At the end of the Cold War we had the second best submarine flotilla, just about the best ASW in NATO, and the RM were still on form. Despite what many here think fixed wing aviation was an added bonus. Nice to have in the limit way we had it but not really essential. It might shock many here but Argentina isn’t going to invade the Falklands again. With hindsight two large fleet carriers probably weren’t the best option for us. We should have gone down the large LHD route with them as a support to the rest of the fleet not at the centre of it. We cannot as we are seeing now within the mindset of the current political class afford to operate strike carriers. It is a Top Gun Top Trumps fantasy too many on sites like this have. A 40k tonne LHx would have allowed 6 F35b, 4 cabs for Crowsnest (more important than FJ TBH), 6 Wildcat, and 12 Merlin. Three or so big fast dock ships and a cruise every year with the duty commando aboard would have seen us set. As for escort numbers and SSN’s well though I can understand why numbers were cut they went too far. I can’t believe the RN just dropped the ball. But it did. So…….
Just noticed from excellent photo posted that Kirov’s still have portholes… 2 levels!
Insert jokes along the lines of at least you can see the toilets that don’t work half of the time…..
That ship may look big and impressively but I’d be amazed if most of its systems still worked.
Hopefully the kettle is still working properly……..
Every Russian ship I have visited smells of cabbage.
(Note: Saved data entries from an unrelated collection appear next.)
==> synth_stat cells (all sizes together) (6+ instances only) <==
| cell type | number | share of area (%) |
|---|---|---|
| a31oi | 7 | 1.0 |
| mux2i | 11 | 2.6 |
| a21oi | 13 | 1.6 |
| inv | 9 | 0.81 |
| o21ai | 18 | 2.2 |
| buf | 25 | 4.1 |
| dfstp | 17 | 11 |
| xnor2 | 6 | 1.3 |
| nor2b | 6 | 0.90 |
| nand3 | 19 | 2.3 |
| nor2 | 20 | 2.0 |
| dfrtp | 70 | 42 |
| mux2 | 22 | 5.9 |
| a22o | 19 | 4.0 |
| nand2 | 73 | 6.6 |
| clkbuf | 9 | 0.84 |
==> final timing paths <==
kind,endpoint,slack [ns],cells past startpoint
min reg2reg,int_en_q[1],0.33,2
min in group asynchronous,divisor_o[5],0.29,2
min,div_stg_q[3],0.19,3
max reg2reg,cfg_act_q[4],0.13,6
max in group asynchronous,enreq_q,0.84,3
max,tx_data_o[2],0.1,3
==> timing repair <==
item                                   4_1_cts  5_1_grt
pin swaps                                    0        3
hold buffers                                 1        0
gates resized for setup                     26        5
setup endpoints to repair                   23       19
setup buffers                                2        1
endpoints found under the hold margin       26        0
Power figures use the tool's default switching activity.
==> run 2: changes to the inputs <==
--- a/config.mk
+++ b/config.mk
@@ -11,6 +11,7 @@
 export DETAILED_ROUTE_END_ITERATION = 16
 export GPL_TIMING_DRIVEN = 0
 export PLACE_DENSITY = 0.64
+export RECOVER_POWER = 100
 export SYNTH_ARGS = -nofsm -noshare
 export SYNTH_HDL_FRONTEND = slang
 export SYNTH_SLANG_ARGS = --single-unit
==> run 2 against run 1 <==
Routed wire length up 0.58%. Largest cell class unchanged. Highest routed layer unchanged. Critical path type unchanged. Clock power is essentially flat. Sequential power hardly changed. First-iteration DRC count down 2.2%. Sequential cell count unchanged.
**config.mk**
```make
export PLATFORM = sky130hd
export DESIGN_NAME = i2c_cmd_sequencer
export DESIGN_NICKNAME = d
export VERILOG_FILES = /design/src/rtl/i2c_cmd_sequencer.sv
export SDC_FILE = /design/constraint.sdc
export NUM_CORES = 1
export LEC_CHECK = 0
export BUFFER_PORTS_ARGS = -buffer_cell sky130_fd_sc_hd__buf_2
export CAP_MARGIN = 15
export CORE_ASPECT_RATIO = 1.4
export CORE_MARGIN = 3
export CORE_UTILIZATION = 57
export DETAILED_ROUTE_END_ITERATION = 10
export PLACE_DENSITY = 0.76
export SETUP_SLACK_MARGIN = 0.3
export SLEW_MARGIN = 10
export SYNTH_ARGS = -nofsm -noshare
export SYNTH_HDL_FRONTEND = slang
export SYNTH_SLANG_ARGS = --single-unit
```
**constraint.sdc**
```tcl
create_clock -name clk -period 12.2 [get_ports clk]
set_input_delay 1.22 -clock clk [delete_from_list [all_inputs] [get_ports clk]]
set_output_delay 1.22 -clock clk [all_outputs]
set_load 0.05 [all_outputs]
```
Back in the late 80s on the oldest surviving T42 we spent lots of time escorting the Red Banner ships when they came out to play. Kuznetsov and Kirov especially. It was really really boring. You pick them up in say the western approaches, stand a couple of Nm’s off for days or weeks at a time as you make your way up to the North Cape and then hand them over to Norway.
got some good pictures though.
No radars on bar navigation sets. Very little in the way of radio transmissions. CTs embarked to monitor Sigint if there is any, The cab goes up and takes pictures, theirs go up and take pictures.
The RAF come out to tickle them to see if they respond…they don’t…
Nothing changed in the 90s on B2 T22s except the Sigint gear was better. Same routine.
New millenium on T23s…same routine…
Its a well worn path.
I remember stories of Leanders following Soviet ships because of mysterious deck houses only to find them to be hen houses.